London Marathon: Sue Strachan wants to 'challenge perceptions' of dementia by running marathon
|London Marathon 2018|
|Date: Sunday, 22 April Start times (BST): Elite wheelchair (08:55), World Para-athletics Marathon World Cup (09:00), Elite Women (09:15), Elite Men & Mass start (10:00)|
|Coverage: Live on BBC TV, HD, Red Button, 5 live sports extra, BBC Radio London, online, mobile, the BBC Sport app and Connected TV|
As we build up to the London Marathon on Sunday, 22 April, Get Inspired is bringing you five inspiring stories - one each day until race day - about runners who will be taking on the 26.2-mile course.
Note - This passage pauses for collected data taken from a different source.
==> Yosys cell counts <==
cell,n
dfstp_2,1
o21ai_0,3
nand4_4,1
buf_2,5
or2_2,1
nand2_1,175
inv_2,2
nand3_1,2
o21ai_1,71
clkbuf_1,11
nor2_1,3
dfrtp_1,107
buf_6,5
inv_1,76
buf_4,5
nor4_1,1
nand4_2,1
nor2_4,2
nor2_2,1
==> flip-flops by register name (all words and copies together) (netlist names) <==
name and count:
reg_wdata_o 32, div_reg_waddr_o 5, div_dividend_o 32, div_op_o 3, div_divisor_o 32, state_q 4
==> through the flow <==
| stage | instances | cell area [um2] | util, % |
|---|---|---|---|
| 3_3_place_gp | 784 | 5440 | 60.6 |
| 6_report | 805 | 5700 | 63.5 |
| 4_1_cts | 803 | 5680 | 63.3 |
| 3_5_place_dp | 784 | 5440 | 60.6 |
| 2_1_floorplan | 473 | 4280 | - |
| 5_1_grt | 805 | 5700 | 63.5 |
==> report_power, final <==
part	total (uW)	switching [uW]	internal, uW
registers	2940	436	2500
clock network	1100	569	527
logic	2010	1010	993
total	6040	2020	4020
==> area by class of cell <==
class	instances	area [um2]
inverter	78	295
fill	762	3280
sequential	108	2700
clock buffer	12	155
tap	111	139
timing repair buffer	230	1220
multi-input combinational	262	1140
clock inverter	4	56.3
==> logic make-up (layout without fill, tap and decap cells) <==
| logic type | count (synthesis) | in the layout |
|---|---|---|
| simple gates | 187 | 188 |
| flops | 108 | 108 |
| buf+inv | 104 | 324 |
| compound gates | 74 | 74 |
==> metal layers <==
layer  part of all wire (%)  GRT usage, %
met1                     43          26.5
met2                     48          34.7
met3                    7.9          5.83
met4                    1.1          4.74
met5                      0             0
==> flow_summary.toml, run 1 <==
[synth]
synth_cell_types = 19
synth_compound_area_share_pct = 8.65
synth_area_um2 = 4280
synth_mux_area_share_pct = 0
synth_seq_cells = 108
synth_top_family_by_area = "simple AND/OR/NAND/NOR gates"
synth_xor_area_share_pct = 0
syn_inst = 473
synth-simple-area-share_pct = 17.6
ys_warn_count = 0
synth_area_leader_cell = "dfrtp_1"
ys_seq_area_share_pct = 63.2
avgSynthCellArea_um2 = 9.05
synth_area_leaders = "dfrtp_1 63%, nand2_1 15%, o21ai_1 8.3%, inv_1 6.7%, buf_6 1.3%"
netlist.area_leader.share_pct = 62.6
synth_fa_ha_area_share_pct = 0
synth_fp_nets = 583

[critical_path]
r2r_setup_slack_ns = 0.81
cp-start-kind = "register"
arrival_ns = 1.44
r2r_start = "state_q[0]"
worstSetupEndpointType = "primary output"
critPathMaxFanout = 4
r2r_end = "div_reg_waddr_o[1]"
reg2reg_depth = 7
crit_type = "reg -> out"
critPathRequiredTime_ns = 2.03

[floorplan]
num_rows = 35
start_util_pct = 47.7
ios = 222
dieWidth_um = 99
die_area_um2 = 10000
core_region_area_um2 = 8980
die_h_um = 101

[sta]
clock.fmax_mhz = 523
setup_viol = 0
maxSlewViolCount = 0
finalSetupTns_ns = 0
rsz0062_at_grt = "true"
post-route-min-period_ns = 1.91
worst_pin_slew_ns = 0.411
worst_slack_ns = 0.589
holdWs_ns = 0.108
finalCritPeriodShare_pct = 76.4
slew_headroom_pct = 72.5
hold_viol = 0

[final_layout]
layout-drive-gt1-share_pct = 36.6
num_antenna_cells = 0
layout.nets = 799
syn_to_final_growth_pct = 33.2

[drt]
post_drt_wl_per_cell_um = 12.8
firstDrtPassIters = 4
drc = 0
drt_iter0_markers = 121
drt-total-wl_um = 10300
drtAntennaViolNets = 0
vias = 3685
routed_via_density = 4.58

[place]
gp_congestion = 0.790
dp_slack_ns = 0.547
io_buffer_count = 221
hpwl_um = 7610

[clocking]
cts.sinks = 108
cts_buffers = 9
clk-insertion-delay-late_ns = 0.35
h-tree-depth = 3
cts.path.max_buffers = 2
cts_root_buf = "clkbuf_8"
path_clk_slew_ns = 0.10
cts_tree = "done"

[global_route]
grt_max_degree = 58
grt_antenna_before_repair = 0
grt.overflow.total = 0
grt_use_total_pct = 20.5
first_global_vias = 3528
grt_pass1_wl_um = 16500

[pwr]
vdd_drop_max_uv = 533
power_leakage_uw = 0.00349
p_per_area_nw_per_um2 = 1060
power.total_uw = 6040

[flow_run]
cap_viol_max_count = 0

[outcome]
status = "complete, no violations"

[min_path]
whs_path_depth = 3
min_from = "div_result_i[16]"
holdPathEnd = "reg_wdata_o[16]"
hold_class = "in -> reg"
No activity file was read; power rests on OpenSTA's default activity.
Here is the third story ...
"My ability to do mental arithmetic is gone, my concentration levels are very low and my sense of direction has gone. I tend to repeat myself a lot and I get very tired."
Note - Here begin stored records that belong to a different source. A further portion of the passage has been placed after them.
**src/rtl/lm32_sim_trap_monitor.sv**
```systemverilog
// ---------------------------------------------------------------------------
// lm32_sim_trap_monitor
//
// Simulation-termination monitor for one or more LM32 cores. Tracks each
// core's scall instruction down the X -> M -> W pipeline and ends the run
// (sticky "done") on the first exit system call, bus error (when fatal) or
// watchdog expiry. Records why and which core, plus the exit code.
//
// Ports
//   clk_i        : clock, all logic on the rising edge
//   reset_n      : asynchronous active-low reset
//   scall_x      : per-core scall decoded in X stage
//   valid_x      : per-core X-stage valid
//   valid_m      : per-core M-stage valid
//   stall_m      : per-core M-stage stall (holds the scall pipeline)
//   i_err, d_err : per-core instruction / data bus error
//   reg_r8       : per-core r8 (system call number), core k at [k*DATA_W +: DATA_W]
//   reg_r1       : per-core r1 (exit code), same packing
//   done         : sticky termination flag
//   cause        : 0 none, 1 exit, 2 ibus error, 3 dbus error, 4 timeout
//   cause_cpu    : index of the terminating core (0 for timeout)
//   exit_code    : r1 of the exiting core, 0 for other causes
//   err_count    : saturating count of cycles with any bus error
//   cycle_count  : saturating cycles since reset release, frozen once done
// ---------------------------------------------------------------------------
module lm32_sim_trap_monitor #(
  parameter int NUM_CPU        = 1,
  parameter int DATA_W         = 32,
  parameter int EXIT_SCALL_NUM = 1,
  parameter int ERR_FATAL      = 1,
  parameter int TIMEOUT_CYCLES = 0,
  parameter int CNT_W          = 32
) (
  input  logic                      clk_i,
  input  logic                      reset_n,
  input  logic [NUM_CPU-1:0]        scall_x,
  input  logic [NUM_CPU-1:0]        valid_x,
  input  logic [NUM_CPU-1:0]        valid_m,
  input  logic [NUM_CPU-1:0]        stall_m,
  input  logic [NUM_CPU-1:0]        i_err,
  input  logic [NUM_CPU-1:0]        d_err,
  input  logic [NUM_CPU*DATA_W-1:0] reg_r8,
  input  logic [NUM_CPU*DATA_W-1:0] reg_r1,
  output logic                      done,
  output logic [2:0]                cause,
  output logic [2:0]                cause_cpu,
  output logic [DATA_W-1:0]         exit_code,
  output logic [CNT_W-1:0]          err_count,
  output logic [CNT_W-1:0]          cycle_count
);

  typedef enum logic {S_RUN, S_DONE} state_e;

  localparam logic [2:0] CAUSE_EXIT    = 3'd1;
  localparam logic [2:0] CAUSE_IBUS    = 3'd2;
  localparam logic [2:0] CAUSE_DBUS    = 3'd3;
  localparam logic [2:0] CAUSE_TIMEOUT = 3'd4;

  // Last cycle_count value before the watchdog fires; unused when disabled.
  localparam logic [CNT_W-1:0] TIMEOUT_LAST = CNT_W'(TIMEOUT_CYCLES - 1);

  state_e              state_q, state_d;
  logic [NUM_CPU-1:0]  scall_m_q, scall_m_d;
  logic [NUM_CPU-1:0]  scall_w_q, scall_w_d;
  logic                done_q, done_d;
  logic [2:0]          cause_q, cause_d;
  logic [2:0]          cpu_q, cpu_d;
  logic [DATA_W-1:0]   exit_code_q, exit_code_d;
  logic [CNT_W-1:0]    err_count_q, err_count_d;
  logic [CNT_W-1:0]    cycle_count_q, cycle_count_d;

  // Event scan results
  logic                err_any;
  logic                err_hit;
  logic [2:0]          err_cause;
  logic [2:0]          err_cpu;
  logic                exit_hit;
  logic [2:0]          exit_cpu;
  logic [DATA_W-1:0]   exit_r1;
  logic                timeout_hit;

  // A stalled M stage freezes both the M and W scall flags of that core.
  assign scall_m_d = (stall_m & scall_m_q) | (~stall_m & scall_x & valid_x);
  assign scall_w_d = (stall_m & scall_w_q) | (~stall_m & scall_m_q & valid_m);

  // Scan from the highest core down so the lowest-indexed hit is left last.
  always_comb begin
    // NOTE: every combinational output gets a default first so no path leaves
    // it unassigned, which would otherwise infer a latch.
    err_hit   = 1'b0;
    err_cause = CAUSE_DBUS;
    err_cpu   = 3'd0;
    exit_hit  = 1'b0;
    exit_cpu  = 3'd0;
    exit_r1   = '0;
    for (int k = NUM_CPU - 1; k >= 0; k--) begin
      if (i_err[k] || d_err[k]) begin
        err_hit   = 1'b1;
        err_cpu   = 3'(k);
        err_cause = i_err[k] ? CAUSE_IBUS : CAUSE_DBUS;
      end
      if (scall_w_q[k] && (reg_r8[k*DATA_W +: DATA_W] == DATA_W'(EXIT_SCALL_NUM))) begin
        exit_hit = 1'b1;
        exit_cpu = 3'(k);
        exit_r1  = reg_r1[k*DATA_W +: DATA_W];
      end
    end
  end

  assign err_any     = |(i_err | d_err);
  assign timeout_hit = (TIMEOUT_CYCLES != 0) && (cycle_count_q == TIMEOUT_LAST);

  // Next-state and termination record
  always_comb begin
    state_d     = state_q;
    done_d      = done_q;
    cause_d     = cause_q;
    cpu_d       = cpu_q;
    exit_code_d = exit_code_q;
    if (state_q == S_RUN) begin
      if ((ERR_FATAL != 0) && err_hit) begin
        state_d     = S_DONE;
        done_d      = 1'b1;
        cause_d     = err_cause;
        cpu_d       = err_cpu;
        exit_code_d = '0;
      end else if (exit_hit) begin
        state_d     = S_DONE;
        done_d      = 1'b1;
        cause_d     = CAUSE_EXIT;
        cpu_d       = exit_cpu;
        exit_code_d = exit_r1;
      end else if (timeout_hit) begin
        state_d     = S_DONE;
        done_d      = 1'b1;
        cause_d     = CAUSE_TIMEOUT;
        cpu_d       = 3'd0;
        exit_code_d = '0;
      end
    end
  end

  // Counters: errors count in both states, cycles only while running.
  always_comb begin
    err_count_d   = err_count_q;
    cycle_count_d = cycle_count_q;
    if (err_any && (err_count_q != '1)) err_count_d = err_count_q + CNT_W'(1);
    if ((state_q == S_RUN) && (cycle_count_q != '1)) cycle_count_d = cycle_count_q + CNT_W'(1);
  end

  always_ff @(posedge clk_i or negedge reset_n) begin
    if (!reset_n) begin
      state_q       <= S_RUN;
      scall_m_q     <= '0;
      scall_w_q     <= '0;
      done_q        <= 1'b0;
      cause_q       <= 3'd0;
      cpu_q         <= 3'd0;
      exit_code_q   <= '0;
      err_count_q   <= '0;
      cycle_count_q <= '0;
    end else begin
      // NOTE: non-blocking assignments so every register samples the values
      // from before this edge, independent of statement order.
      state_q       <= state_d;
      scall_m_q     <= scall_m_d;
      scall_w_q     <= scall_w_d;
      done_q        <= done_d;
      cause_q       <= cause_d;
      cpu_q         <= cpu_d;
      exit_code_q   <= exit_code_d;
      err_count_q   <= err_count_d;
      cycle_count_q <= cycle_count_d;
    end
  end

  assign done        = done_q;
  assign cause       = cause_q;
  assign cause_cpu   = cpu_q;
  assign exit_code   = exit_code_q;
  assign err_count   = err_count_q;
  assign cycle_count = cycle_count_q;

endmodule

```
**config.mk**
```make
export PLATFORM = sky130hd
export DESIGN_NAME = lm32_sim_trap_monitor
export DESIGN_NICKNAME = d
export VERILOG_FILES = /design/src/rtl/lm32_sim_trap_monitor.sv
export SDC_FILE = /design/constraint.sdc
export NUM_CORES = 1
export LEC_CHECK = 0
export CAP_MARGIN = 20
export CORE_MARGIN = 2
export CORE_UTILIZATION = 29
export CTS_CLUSTER_SIZE = 10
export DETAILED_ROUTE_END_ITERATION = 10
export REMOVE_ABC_BUFFERS = 1
export SLEW_MARGIN = 20
export SYNTH_ARGS = -nofsm -noshare
export SYNTH_HDL_FRONTEND = slang
export SYNTH_SLANG_ARGS = --single-unit
```
**constraint.sdc**
```tcl
create_clock -name clk_i -period 4.9 [get_ports clk_i]
set_input_delay 0.735 -clock clk_i [delete_from_list [all_inputs] [get_ports clk_i]]
set_output_delay 0.735 -clock clk_i [all_outputs]
set_load 0.03 [all_outputs]
```
After elaboration in Yosys (flattened, before gate mapping)
Index checks and enable logic that the tools add are counted.
- add/subtract/negate cells: 2
- multiply operators: 0
- divide/modulo/power cells: 0
- order comparisons: 0
- equal/unequal tests: 3
- shift-type cells: 0
- mux-type cells: 16
- bitwise operators: 11
- reductions and logical operators: 6
- operators with widths (operator ; number):
    $mux 32 ; 3
    $add 32x1->32 const B ; 2
    $ne 32x32->1 const B ; 2
    $eq 32x1->1 const B ; 1
    $mux 3 ; 4
    $mux 1 ; 9
    $and 1x1->1 ; 6
    $logic_and 1x1->1 ; 3
    $or 1x1->1 ; 3
    $not 1->1 ; 2
    $reduce_and 2->1 ; 1
    $reduce_bool 2->1 ; 1
    $logic_or 1x1->1 ; 1
- register bits after elaboration: 106
- latch bits: 0
- bits in writable memories: 0
- memory bits (read-only): 0
- input bits: 72
- output and inout port bits: 103
- word-level logic and storage cells: 47
- memories: 0

Logic depth before layout (Yosys ltp)
- depth in word-level cells: 6
- depth in mapped cells: 7
- depth with buffers taken out: 6

Least setup slack after synthesis
OpenSTA, ideal clock, no wires.
- kind: input-to-reg
- from: input reg_r8[16]
- to: register exit_code_q[10] (netlist: exit_code[10])
- library setup time: 0.121 ns
- data arrival time: 2.106 ns
- required time: 4.779 ns
- path slack: 2.673 ns
- stages: 5
- path buffers: 1
- path through: or3_1 -> or3_4 -> a21o_4 -> buf_6 -> a22o_1
- word-level cells in the longest chain between the ends: 5
- elaborated cells between the ends (all ways): 8
- classes of those cells: 1 x eq/ne; 4 x mux; 3 x reduce/logical
- ends and longest elaborated chain (item ; line ; source):
    from (decl) ; 42 ; input logic [NUM_CPU*DATA_W-1:0] reg_r8,
    $eq 32x1->1 (*) ; 102 ; if (scall_w_q[k] && (reg_r8[k*DATA_W +: DATA_W] == DATA_W'(EXIT_SCALL_NUM))) begin
    $logic_and 1x1->1 (*) ; 102 ;
    $mux 32 or $mux 1 (tied branches) ; 102 ;
    $mux 32 or $reduce_bool 2->1 (tied branches) ; - ;
    $mux 32 or $reduce_and 2->1 (tied branches) ; - ;
    to (signal assigned) ; 171 ; exit_code_q <= exit_code_d;
    to (decl) ; 68 ; logic [DATA_W-1:0] exit_code_q, exit_code_d;
Mark *: on every way between the ends. The rest lies on a longest branch, timed or not. The select of a mux whose other input is x is not followed.
A chain may end at the register's enable or synchronous reset.

Worst setup path after layout
- from: input reg_r8[7]
- to: register exit_code_q[22] (netlist: exit_code[22])
The elaborated chain is that of the path after synthesis.

==> results.cfg <==
[run_status]
status = finished clean

[floorplan]
die_w_um = 129.5
die_h_um = 129.5
core-area_mm2 = 0.01531
io_pins = 175
initial_core_util_pct = 29.83
design.die.area_mm2 = 0.01677
fp-row-count = 45

[global_route]
grt_max_degree = 54
grt_use_total_pct = 14.53
first_global_vias = 3683
antenna_found_initial = 0
gr-total-overflow = 0
grt_first_pass_wirelength_mm = 19.33

[layout]
area_growth_pct = 48.37
antenna_cells = 0
drive_gt1_share_pct = 6.595
nets = 630
final_common_cell = clkdlybuf4s50_1
fillers = 1416
regArea_mm2 = 0.002552
final_cell_mix = 169 x clkdlybuf4s50_1, 102 x dfrtp_1, 56 x xnor2_1, 35 x nand4_1, 32 x a22o_1
multiInputGateArea_mm2 = 0.001916

[cts]
ctsHoldBuffers = 0
root_buffer = clkbuf_16
clkTransAtPathRegs_ps = 70
cts_setup_buffers = 0
cts_sinks = 102
cts_resized = 0
htree_num_levels = 3
clock_path_buffers = 2
cts_inserted_buffers = 9
cts_tree = built
clock_latency_ps = 350

[power]
vdd_ir_drop_max_uv = 342.2
leakagePower_nw = 2.751
p_per_area_mw_per_mm2 = 284.0
power.total_mw = 1.925

[setup_path]
cpMaxStageDelayCell = nor3_4
reg2reg_from = err_count[0]
cpPeakStageDelay_ps = 580
start_kind = input pin
reg2reg_slack_ps = 2540
critPathCaptureType = flip-flop
crit_family = simple AND/OR/NAND/NOR gates
crit_fanout = 17
cp_data_arrival_time_ps = 2990
critPathKind = in2reg
path_buf_inv = 2
cp_cell_sequence = clkdlybuf4s50_1, nor4_1, nand4_1, or3_4, nor3_4, buf_8, a22o_1
worst_ep_required_time_ps = 5190
crit_cells = 7
r2r_cells = 6
r2r_end = err_count[1]

[drt]
wl_per_cell_um = 15.30
via_per_inst = 4.751
ant_nets = 0
via_count = 3668
drc = 0
drt-pass1-iter-count = 6
totalWireLength_mm = 11.81
drtIter0Drc = 181

[logic_synthesis]
synth_edf_count = 0
ys_seq_area_share_pct = 55.88
yosys_register_bits = 102
ys.flop_type = dfrtp_1
yosys_warnings = 0
synth_cell_type_count = 46
ys_async_sr_fraction_pct = 100.0
avgSynthCellArea_um2 = 11.90
netlist_area_mm2 = 0.004568
syn_inst = 384

[timing]
max_freq_ghz = 0.3700
fin_skew_ps = 8.697
finalSetupTns_ps = 0
maxSlewHeadroom_pct = 51.26
drv_slew = 0
post-route-period-util_pct = 55.16
rsz0062_at_grt = no
tightest_slew_ps = 728.7
hold_viol = 0
fin_crit_ps = 2703
setup_viol = 0

[flow_run]
max_cap_viol_count = 0

[placed_design]
portBuffers = 170
hpwl_mm = 8.657
globalplace.congestion = 0.7713

[hold_path]
min_path_type = in2async
-- stage by stage --
| stage | hold WS [ps] | worst slack, ps | util (%) | std cells | area [µm²] |
|---|---|---|---|---|---|
| after floorplan | 439.4 | 2477 | - | 372 | 4479 |
| after global placement | 448.4 | 1662 | 42.17 | 755 | 6457 |
| after detailed placement | 460.7 | 1830 | 42.26 | 756 | 6472 |
| after CTS | 431.4 | 2203 | 44.26 | 772 | 6778 |
| after global routing | 468.8 | 2046 | 44.26 | 772 | 6778 |
| final | 399.2 | 2197 | 44.26 | 772 | 6778 |
-- worst max path at each step --
stage / start / endpoint
after floorplan: reg_r8[16] / exit_code[0]
after global placement: reg_r8[7] / exit_code[16]
after detailed placement: reg_r8[29] / exit_code[22]
after CTS: reg_r8[29] / exit_code[22]
after global routing: reg_r8[29] / exit_code[17]
final: reg_r8[7] / exit_code[22]
-- sequential cells by signal (all words and copies together) (netlist names) --
| register | count |
|---|---|
| scall_m_q | 1 |
| state_q | 1 |
| err_count | 32 |
| scall_w_q | 1 |
| cause | 2 |
| done | 1 |
| exit_code | 32 |
| cycle_count | 32 |
-- layer usage --
| metal | GRT usage [%] | up-vias | share of wire (%) |
|---|---|---|---|
| met4 | 4.807 | 0 | 1.5 |
| li1 | - | 1746 | - |
| met2 | 23.56 | 99 | 48 |
| met5 | 0 | - | 0 |
| met3 | 3.509 | 14 | 5.1 |
| met1 | 19.18 | 1809 | 45 |
-- worst register-to-register path: cells and delay by family (launching register included) --
| kind | cells | cell delay (ps) |
|---|---|---|
| multiplexers | 1 | 350 |
| adder cells (fa/ha/maj) | 1 | 200 |
| flip-flops | 1 | 410 |
| AND/OR/NAND/NOR | 4 | 1290 |
-- synth_stat cells, types with 2 or more instances --
| library cell | count | area (µm²) |
|---|---|---|
| nand3_1 | 25 | 125.1 |
| nand4_1 | 35 | 219.0 |
| nor3_1 | 6 | 30.03 |
| buf_4 | 4 | 30.03 |
| nor3_2 | 2 | 20.02 |
| nand2_1 | 29 | 108.9 |
| dfrtp_1 | 102 | 2552 |
| buf_6 | 3 | 33.78 |
| clkbuf_1 | 3 | 11.26 |
| and4_1 | 7 | 61.31 |
| a21oi_1 | 2 | 10.01 |
| or2_2 | 2 | 12.51 |
| and4bb_2 | 2 | 25.02 |
| inv_1 | 3 | 11.26 |
| xor2_1 | 5 | 43.79 |
| xnor2_1 | 56 | 490.5 |
| and3_1 | 10 | 62.56 |
| nor2_1 | 11 | 41.29 |
| or3_4 | 2 | 22.52 |
| a22o_1 | 32 | 280.3 |
| nor4_1 | 7 | 43.79 |
| o21ai_0 | 4 | 20.02 |
| buf_2 | 5 | 25.02 |
| ha_1 | 2 | 25.02 |
| nor2b_1 | 2 | 12.51 |
| and2_1 | 3 | 18.77 |
-- logic make-up after synthesis --
family	count (synthesis)	share of synthesized area, %
compound gates	45	8.655
xor+xnor	61	11.70
buf+inv	18	2.438
mux	3	0.7121
simple gates	152	19.99
other cells	1	0.08209
flops	102	55.88
fa+ha+maj	2	0.5477
-- report_power, final --
part / switching (mW) / internal [mW] / total [mW]
combinational: 0.133 / 0.138 / 0.271
sequential: 0.0399 / 0.873 / 0.913
clock: 0.338 / 0.404 / 0.741
total: 0.511 / 1.41 / 1.93
-- final cells by class --
cell class                      count  area share [%]
Multi-Input combinational cell    267           28.26
Sequential cell                   102           37.66
Timing Repair Buffer              173           25.51
Tap cell                          211           3.895
Clock inverter                      7           1.181
Inverter                            3          0.1661
Clock buffer                        9           3.323
No activity file was read; power rests on OpenSTA's default activity.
Sue Strachan, 62, was diagnosed with vascular dementia - a condition caused by reduced blood flow to the brain - in September 2014.
But on Sunday, 22 April, Sue will be running the London Marathon as she continues her "mission to challenge people's perceptions" of the illness by showing that dementia will not hold her back from finishing the 26.2-mile route.
After her diagnosis she was told by her doctor that keeping fit and exercising could help manage her symptoms.
From Couch to 5k, to half-marathon, to the 'big one'
Sue, who lives with her partner Sheila and dog Saffy in Herefordshire, followed her doctor's advice and decided to take up running.
She turned to Couch to 5k, a joint BBC Get Inspired and Public Health England project which helps beginners to get off the couch and running in just nine weeks.
"I started off walking for a minute, running for a minute and built it up to 30 minutes of running," she says.
At first, her goal was to finish a half-marathon before turning 60, which she did in October 2015.
But that was just the beginning for Sue, who now turns her attention to what she calls "the big one".
"I said I was never going to do something like the half-marathon again; but then I decided to apply for the London Marathon," she says.
'I've only got lost once so far'
Sue's training has been going well but her illness does throw up some challenges.
"One of the questions people always ask me when they hear I'm training for a marathon is do I ever get lost when I'm out running," she explains.
"I have to ensure I plot my routes before I go. I stick to the same routes around where I live. I know all the landmarks, but I often can't remember the order they come in.
"However, I've only got lost once so far and although it was upsetting I got re-orientated and made my way home okay."
With dementia affecting around 850,000 people in the United Kingdom, and vascular dementia the second most common form, Sue will be running for the Alzheimer's Research charity.
"I want to do as much as possible while I am still able, to raise awareness of dementia and fundraise for research in the hope that one day there will be a cure for this awful disease."